果てへの航路

鐘屋横丁

     

 タマムシデパートの地下には、美しく彩られた菓子が沢山並んでいた。しばし悩む。どんなものが、口に合うだろうか。見た目も、多少可愛らしい方が良いだろう。マカロンを選んだ。きっと、好むだろう。
 さて、もうひとつだ。何をやっても喜ぶだろうが、あのクッキーは美味かった。きちんと返礼をしなくてはならない。缶のデザインが目を引いた、キャンディーの詰め合わせにした。
 支払いを済ませ、アジトの最奥へ進んだ。地下は、涼しくていい。この時期のほんのりとした暖かさは、あまり好きではなかった。どこか、思考が鈍るような気がする。常にやるべき事は多いのだから、頭が働かないようでは、いけない。
 部屋に入ると、ふたりは既に待っていた。
「サカキ様!」
「お疲れ様です、ボス」
 マイムと、女がこちらを振り返る。
「ああ。二人とも、ご苦労。先月の礼だ。キミにはこれを。マイムはこっちだ」
 先程の菓子をそれぞれに渡す。ふたりの顔がぱっと明るくなった。
「まあ! 私にも? ありがとうございます」
「ありがとうございます、嬉しい」
「うむ。何だか、似てきたな。キミ達は。兄妹のようだ」
「うふふ。こんなに可愛いお方となら、光栄ですね」
「そうかな…….? 私も、マイムさんなら悪い気はしないです」
 そういって、またそっくりな笑顔でふたりで笑い合う。悪い光景ではなかった。
「さてさて。本日の報告は、そんなに多くはありませんな。確認頂きたい書類が少しだけございますが、急ぎではありません。研究所の方も、今日は特に何も無いようです」
「そうか。
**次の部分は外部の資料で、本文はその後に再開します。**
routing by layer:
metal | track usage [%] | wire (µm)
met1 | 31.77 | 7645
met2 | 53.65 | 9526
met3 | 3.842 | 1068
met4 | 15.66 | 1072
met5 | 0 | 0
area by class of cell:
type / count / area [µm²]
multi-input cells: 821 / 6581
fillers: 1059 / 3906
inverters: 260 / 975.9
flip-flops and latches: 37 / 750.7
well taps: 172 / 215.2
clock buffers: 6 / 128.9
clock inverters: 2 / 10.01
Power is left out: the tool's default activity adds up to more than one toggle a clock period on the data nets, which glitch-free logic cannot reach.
--- src/smc_pkg.sv ---
package smc_pkg;

	localparam int MAG_BITS_DEF      = 32;
	localparam int LOG_FRAC_BITS_DEF = 12;

	localparam int IN_W       = 32;
	localparam int CFG_DATA_W = 32;
	localparam int CFG_IDX_W  = 2;
	localparam int DB_W       = 16;
	localparam int RANGE_W    = 16;
	localparam int T_FRAC     = 16;
	localparam int T_W        = T_FRAC + 1;
	localparam int DIV_STEPS  = 2;
	localparam int COLOR_W    = 8;

	localparam logic signed [DB_W-1:0] FLOOR_MAX   = -16'sd256;
	localparam logic signed [DB_W-1:0] FLOOR_RESET = -16'sd20480;

	// 20*log10(2) in Q16.
	localparam logic [19:0] DB_PER_OCT = 20'd394566;

	typedef enum logic [CFG_IDX_W-1:0] {
		CFG_PEAK  = 2'd0,
		CFG_FLOOR = 2'd1
	} cfg_reg_t;

	typedef struct packed {
		logic valid;
		logic token;
		logic zero;
	} smc_tag_t;

endpackage

--- src/smc_div_pipe.sv ---
module smc_div_pipe (
	input  logic                         clk,
	input  logic                         arst_n,
	input  logic                         valid_i,
	input  logic [smc_pkg::RANGE_W-1:0]  u_i,
	input  logic [smc_pkg::RANGE_W-1:0]  range_i,
	output logic                         valid_o,
	output logic [smc_pkg::T_W-1:0]      t_o
);
	import smc_pkg::*;

	localparam int NST = T_FRAC / DIV_STEPS;

	logic               valid_sd [NST+1];
	logic [RANGE_W-1:0] r_sd     [NST+1];
	logic [T_W-1:0]     q_sd     [NST+1];

	// The dividend never exceeds the divisor, so the integer bit is just
	// an equality test and the remainder starts below the divisor.
	always_ff @(posedge clk or negedge arst_n) begin
		if (!arst_n) begin
			valid_sd[0] <= 1'b0;
		end else begin
			valid_sd[0] <= valid_i;
		end
	end

	always_ff @(posedge clk) begin
		if (u_i == range_i) begin
			r_sd[0] <= '0;
			q_sd[0] <= T_W'(1);
		end else begin
			r_sd[0] <= u_i;
			q_sd[0] <= '0;
		end
	end

	for (genvar j = 0; j < NST; j++) begin : g_div
		logic [RANGE_W-1:0] r_nx;
		logic [T_W-1:0]     q_nx;
		logic [RANGE_W:0]   r2;

		always_comb begin
			r_nx = r_sd[j];
			q_nx = q_sd[j];
			r2   = '0;
			for (int s = 0; s < DIV_STEPS; s++) begin
				r2 = {r_nx, 1'b0};
				if (r2 >= {1'b0, range_i}) begin
					r2   = r2 - {1'b0, range_i};
					q_nx = {q_nx[T_W-2:0], 1'b1};
				end else begin
					q_nx = {q_nx[T_W-2:0], 1'b0};
				end
				r_nx = r2[RANGE_W-1:0];
			end
		end

		always_ff @(posedge clk or negedge arst_n) begin
			if (!arst_n) begin
				valid_sd[j+1] <= 1'b0;
			end else begin
				valid_sd[j+1] <= valid_sd[j];
			end
		end

		always_ff @(posedge clk) begin
			r_sd[j+1] <= r_nx;
			q_sd[j+1] <= q_nx;
		end
	end

	assign valid_o = valid_sd[NST];
	assign t_o     = q_sd[NST];

endmodule

--- config.mk ---
export PLATFORM = sky130hd
export DESIGN_NAME = smc_div_pipe
export DESIGN_NICKNAME = d
export VERILOG_FILES = /design/src/smc_pkg.sv /design/src/smc_div_pipe.sv
export SDC_FILE = /design/constraint.sdc
export NUM_CORES = 1
export LEC_CHECK = 0
export BUFFER_PORTS_ARGS = -buffer_cell sky130_fd_sc_hd__buf_2
export CORE_MARGIN = 2
export CORE_UTILIZATION = 30
export CTS_CLUSTER_DIAMETER = 40
export DETAILED_ROUTE_END_ITERATION = 8
export SYNTH_ARGS = -nofsm -noshare
export SYNTH_HDL_FRONTEND = slang
export SYNTH_SLANG_ARGS = --single-unit
--- constraint.sdc ---
create_clock -name clk -period 7.9 [get_ports clk]
set_input_delay 1.185 -clock clk [delete_from_list [all_inputs] [get_ports clk]]
set_output_delay 1.185 -clock clk [all_outputs]
set_load 0.1 [all_outputs]
==> reports/results.txt <==
most common cell type on the critical path = sky130_fd_sc_hd__o31ai_1
number of nets in the layout = 2505
drt first pass iters = 5
vias per std cell = 5.383
Die Area = 0.06296 mm²
clock latency reported for the late side of the worst-skew pair = 0.58 ns
terminus of the critical flop-to-flop path = r_sd[0][57]$_DFF_P_
Crit path required time = 8.34 ns
adder-cell area share of the yosys netlist = 17.84%
via count = 16.33k
Critical Path Start = range_i[1]
logic depth of the worst path, buffers included = 19
dominant delay contributor by cell family on the critical path = compound AO/OA/AOI/OAI gates
routed wirelength normalized by instance count = 17.46 µm
maximum fanout encountered on the critical timing path = 17
Chip Height = 250.9 µm
Worst Path Class, Setup = input port to register
total track usage = 16.49%
Async S/R FF share, synth = 4.128%
worst slew margin relative to its limit = 31.96%
CP max-delay cell = sky130_fd_sc_hd__a211o_1
number of antenna violations at the first check in global routing = 1
RePlAce Congestion = 0.9068
Primary FF master, synth = sky130_fd_sc_hd__dfxtp_1
number of clock buffers inserted by TritonCTS = 47
most used cells in the layout excluding fill and tap cells = 248 x sky130_fd_sc_hd__ha_1, 209 x sky130_fd_sc_hd__dfxtp_1, 166 x sky130_fd_sc_hd__a21oi_1
count of antenna diodes in the layout = 0
outcome = finished, final reports clean
share of the clock period used by the worst path after layout = 84.58%
register-to-register path setup slack = 2.08 ns
Simple-Gate Fraction of Synth Area = 15.33%
Post-Route WL = 52960 µm
average footprint of a synthesized cell = 8.681 µm²
Register-to-Register Path Depth = 17
floorplan core area = 0.06036 mm²
combinational family with the most area after synthesis = compound AO/OA/AOI/OAI gates
share of layout cells above drive strength 1 = 15.19%
Inst Count DP = 2947
final design area excluding fillers = 0.02135 mm²
number of standard-cell rows in the floorplan = 90
Num Clock Sinks = 218
input/output buffers = 52
DRC violation count after routing = 0
CP endpoint kind = register
CTS root buf = sky130_fd_sc_hd__clkbuf_16
Post-CTS Repair Setup Buffers = 0
fraction of the mapped netlist area in compound gates = 22.73%
CTS tree = built
classification of the worst-slack hold path = register to register
maximum number of pins on one net before global-route repair = 24
number of H-tree levels = 2
number of buffers and inverters on the critical path = 2
Clk pin slew, worst setup/hold paths = 0.05 ns
area post-placement = 0.01969 mm²
longest individual stage delay on the worst path = 0.61 ns
cell area after synthesis = 0.01829 mm²
total overflow reported by the global router = 0
dpl hpwl = 41330 µm
post-synth net total = 2398
Least-Margin Pin Slew = 1.020 ns
Yosys warning count = 0
number of flops mapped to enable cells by yosys = 0
post-synthesis sequential element count = 218
distinct cell type count after synthesis = 82
clk_skew = 0.02820 ns
setup repair after global routing missed its margin = false
count of hold-fix buffers inserted at cts = 0
worst flop-to-flop path startpoint = r_sd[0][32]$_SDFF_PN0_
global-route wire length before repair = 84070 µm
iteration-0 DRC count of the detailed router = 1010
Post-Layout Cell Count = 3033
final sum of negative setup slack = 0 ns
post-synthesis sequential area ratio = 24.11%
die extent in x = 250.9 µm
Worst Setup Slack, final = 1.218 ns
number of hold violations in the final report = 0
number of violations of the max-capacitance limit = 0
post-place setup slack = 0.7487 ns
post-synthesis mux area share = 8.667%
final max-slew violation count = 0
Initial Util = 30.30%
vias in the first global route = 15.94k
IO Count = 53
minimum clock period after layout = 6.682 ns
Achievable Freq = 0.1497 GHz
antenna viol nets, final = 0
Worst Path Arrival = 7.13 ns
final setup violation count = 0
Area Growth Syn to Fin = 16.75%
Critical path destination = r_sd[0][57]$_DFF_P_
Syn Inst Count = 2107
xor-xnor portion of the synthesized cell area = 8.907%
Bufs on Longest Clock Path = 3
CTS resizes = 0
CP Launch Type = input port
cells along the critical path = buf_2 -> inv_1 -> ha_1 -> nor2b_1 -> o2111ai_1 -> and3_1 -> o31ai_1 -> o21bai_1 -> nand2_1 -> mux2_2 -> ha_1 -> o21ai_0 -> a21oi_1 -> nor3_1 -> o31ai_1 -> a2111oi_0 -> o31ai_1 -> a211o_1 -> mux2_2
commonest non-fill, non-tap cell in the layout = sky130_fd_sc_hd__ha_1
==> through the flow <==
stage | hold WS, ns | util (%)
6_report | 0.3160 | 35.38
5_1_grt | 0.3223 | 35.38
4_1_cts | 0.3160 | 35.38
3_5_place_dp | 0.3121 | 32.62
3_3_place_gp | 0.3108 | 32.62
2_1_floorplan | 0.3096 | -
==> synthesized netlist by cell type (all sizes together), types with 8 or more instances <==
library cell  number  share of area, %
a211o             11              0.53
or2               13              0.44
nand3             35              0.96
and3              20              0.68
dfrtp              9               1.2
nor3              37               1.0
nor4              13              0.44
o31a              10              0.48
o21bai            29               1.2
buf               17              0.53
a31oi             14              0.48
a211oi            23               1.1
fa                 8              0.88
nor2             155               3.2
o21ai            137               3.8
nand4             30               1.0
nand2            129               2.6
inv               70               1.4
or3               19              0.65
a2111oi            9              0.43
dfxtp            209                23
ha               248                17
nor2b             39               1.3
o31ai             21              0.94
mux2             139               8.6
a21oi            167               4.6
a21o              78               3.2
xnor2            118               5.7
xor2              68               3.3
a21boi             9              0.39
and2              31               1.1
o21a              45               1.8
nor3b              8              0.33
clkbuf            22              0.45
nand2b            29              0.99
o41ai             10              0.58
==> final cells by class <==
type,count,area (µm²)
repair buffers,97,598.1
inverters,70,262.8
clock buffers,61,1309
clock inverters,25,357.8
multi-input cells,1780,13440
fillers,6111,39000
well taps,782,978.4
flip-flops and latches,218,4409
==> flip-flops by register name (all words and copies together), names as in the netlist <==
signal,flops
q_sd,81
r_sd,128
valid_o,1
valid_sd,8
==> worst min-delay path by stage <==
| stage | from | slack [ns] | end | depth (start not counted) |
|---|---|---|---|---|
| after CTS | q_sd[0][52]$_DFF_P_ | 0.32 | q_sd[0][71]$_DFF_P_ | 0 |
| after global placement | q_sd[0][0]$_DFF_P_ | 0.31 | q_sd[0][19]$_DFF_P_ | 0 |
| after global routing | q_sd[0][52]$_DFF_P_ | 0.32 | q_sd[0][71]$_DFF_P_ | 0 |
| final | q_sd[0][131]$_DFF_P_ | 0.32 | q_sd[0][150]$_DFF_P_ | 0 |
| after floorplan | q_sd[0][85]$_DFF_P_ | 0.31 | q_sd[0][104]$_DFF_P_ | 0 |
| after detailed placement | q_sd[0][112]$_DFF_P_ | 0.31 | q_sd[0][131]$_DFF_P_ | 0 |
==> metal layers <==
layer	up-vias	track usage [%]	share of wire, %	wire length (µm)
li1	8022	-	-	-
met1	7790	20.96	45	23830
met2	404	27.88	46	24480
met3	108	2.433	4.8	2526
met4	2	6.820	4.0	2115
met5	-	0	0.021	11
==> logic make-up after synthesis <==
logic type / after synthesis
buffers and inverters: 109
and+or+nand+nor: 569
DFF: 218
adders and majority gates: 256
muxes: 141
AOI/OAI and AO/OA: 628
xor gates and xnor gates: 186
==> worst reg2reg max path, delay by kind of cell, from the launching register on <==
family | cells | cell delay [ns]
compound gates | 9 | 3.00
simple gates | 4 | 0.85
mux | 2 | 0.82
fa+ha+maj | 2 | 0.67
flops | 1 | 0.35
Power is left out: the tool's default activity adds up to more than one toggle a clock period on the data nets, which glitch-free logic cannot reach.
==> src/smc_colormap.sv <==
module smc_colormap (
	input  logic                         clk,
	input  logic                         arst_n,
	input  logic                         valid_i,
	input  logic [smc_pkg::T_W-1:0]      t_i,
	output logic                         valid_o,
	output logic [smc_pkg::COLOR_W-1:0]  blue,
	output logic [smc_pkg::COLOR_W-1:0]  green,
	output logic [smc_pkg::COLOR_W-1:0]  red
);
	import smc_pkg::*;

	localparam int Q_SH = T_FRAC - 2;
	localparam int F_W  = T_FRAC - 1;
	localparam logic [T_W-1:0] QUARTER = T_W'(1) << Q_SH;

	localparam logic [COLOR_W-1:0] STOP_R [5] = '{8'd0, 8'd80, 8'd210, 8'd250, 8'd255};
	localparam logic [COLOR_W-1:0] STOP_G [5] = '{8'd0, 8'd10, 8'd60, 8'd150, 8'd255};
	localparam logic [COLOR_W-1:0] STOP_B [5] = '{8'd0, 8'd100, 8'd70, 8'd30, 8'd180};

	function automatic logic [COLOR_W-1:0] interp(input logic [COLOR_W-1:0] lo,
			input logic [COLOR_W-1:0] hi, input logic [F_W-1:0] f);
		logic signed [23:0] base;
		logic signed [23:0] dlt;
		logic signed [23:0] num;
		base = $signed({2'b00, lo, 14'd0});
		dlt  = $signed({16'd0, hi}) - $signed({16'd0, lo});
		num  = base + dlt * $signed({9'd0, f});
		if (num < 0) begin
			return '0;
		end
		return num[21:14];
	endfunction

	// Stage 1: segment and offset inside it.
	logic [1:0]     seg_nx;
	logic [T_W-1:0] f_full;
	logic           valid_s1;
	logic [1:0]     seg_s1;
	logic [F_W-1:0] f_s1;

	always_comb begin
		if (t_i <= QUARTER) begin
			seg_nx = 2'd0;
		end else if (t_i <= 2 * QUARTER) begin
			seg_nx = 2'd1;
		end else if (t_i <= 3 * QUARTER) begin
			seg_nx = 2'd2;
		end else begin
			seg_nx = 2'd3;
		end
		f_full = t_i - (T_W'(seg_nx) << Q_SH);
	end

	always_ff @(posedge clk or negedge arst_n) begin
		if (!arst_n) begin
			valid_s1 <= 1'b0;
		end else begin
			valid_s1 <= valid_i;
		end
	end

	always_ff @(posedge clk) begin
		seg_s1 <= seg_nx;
		f_s1   <= f_full[F_W-1:0];
	end

	// Stage 2: interpolate each channel between its two stops.
	logic [2:0] lo_idx;
	logic [2:0] hi_idx;
	logic       valid_s2;

	always_comb begin
		lo_idx = {1'b0, seg_s1};
		hi_idx = lo_idx + 3'd1;
	end

	always_ff @(posedge clk or negedge arst_n) begin
		if (!arst_n) begin
			valid_s2 <= 1'b0;
		end else begin
			valid_s2 <= valid_s1;
		end
	end

	always_ff @(posedge clk) begin
		red   <= interp(STOP_R[lo_idx], STOP_R[hi_idx], f_s1);
		green <= interp(STOP_G[lo_idx], STOP_G[hi_idx], f_s1);
		blue  <= interp(STOP_B[lo_idx], STOP_B[hi_idx], f_s1);
	end

	assign valid_o = valid_s2;

endmodule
分かった、見ておこう」
「では、私はこれで。良きホワイトデーをお過ごし下さい……! お邪魔虫は失礼します」
 そう言うと、マイムはコンパンに変身してトコトコと部屋を出て行った。
「……やれやれ。悪いが、少し待っていてくれないか? レストランの予約までには、時間がある。雑務をこなしておきたい」
 今日は、すこし上等な店を予約した。先月、女が作った菓子はとても美味しかった。その返礼として、出来る限りのことをしたかった。
「はい、大丈夫です。ここで待ってます」
「そうか。良ければ、俺の手持ちを構ってやってくれ」
 ボールから出した。ペルシアン。付き合い自体は長く、ずっとニャースのままだったが、最近進化した。身体が大きくなったせいか、ボールに入るのをあまり好まなくなった。外に出たがる。人懐こく、よく甘えてくる。
「おいで、ペルシアン」
 女が呼ぶと、ニャアンと鳴いて甘えに行った。撫でてもらい、ゴロゴロと喉を鳴らしている。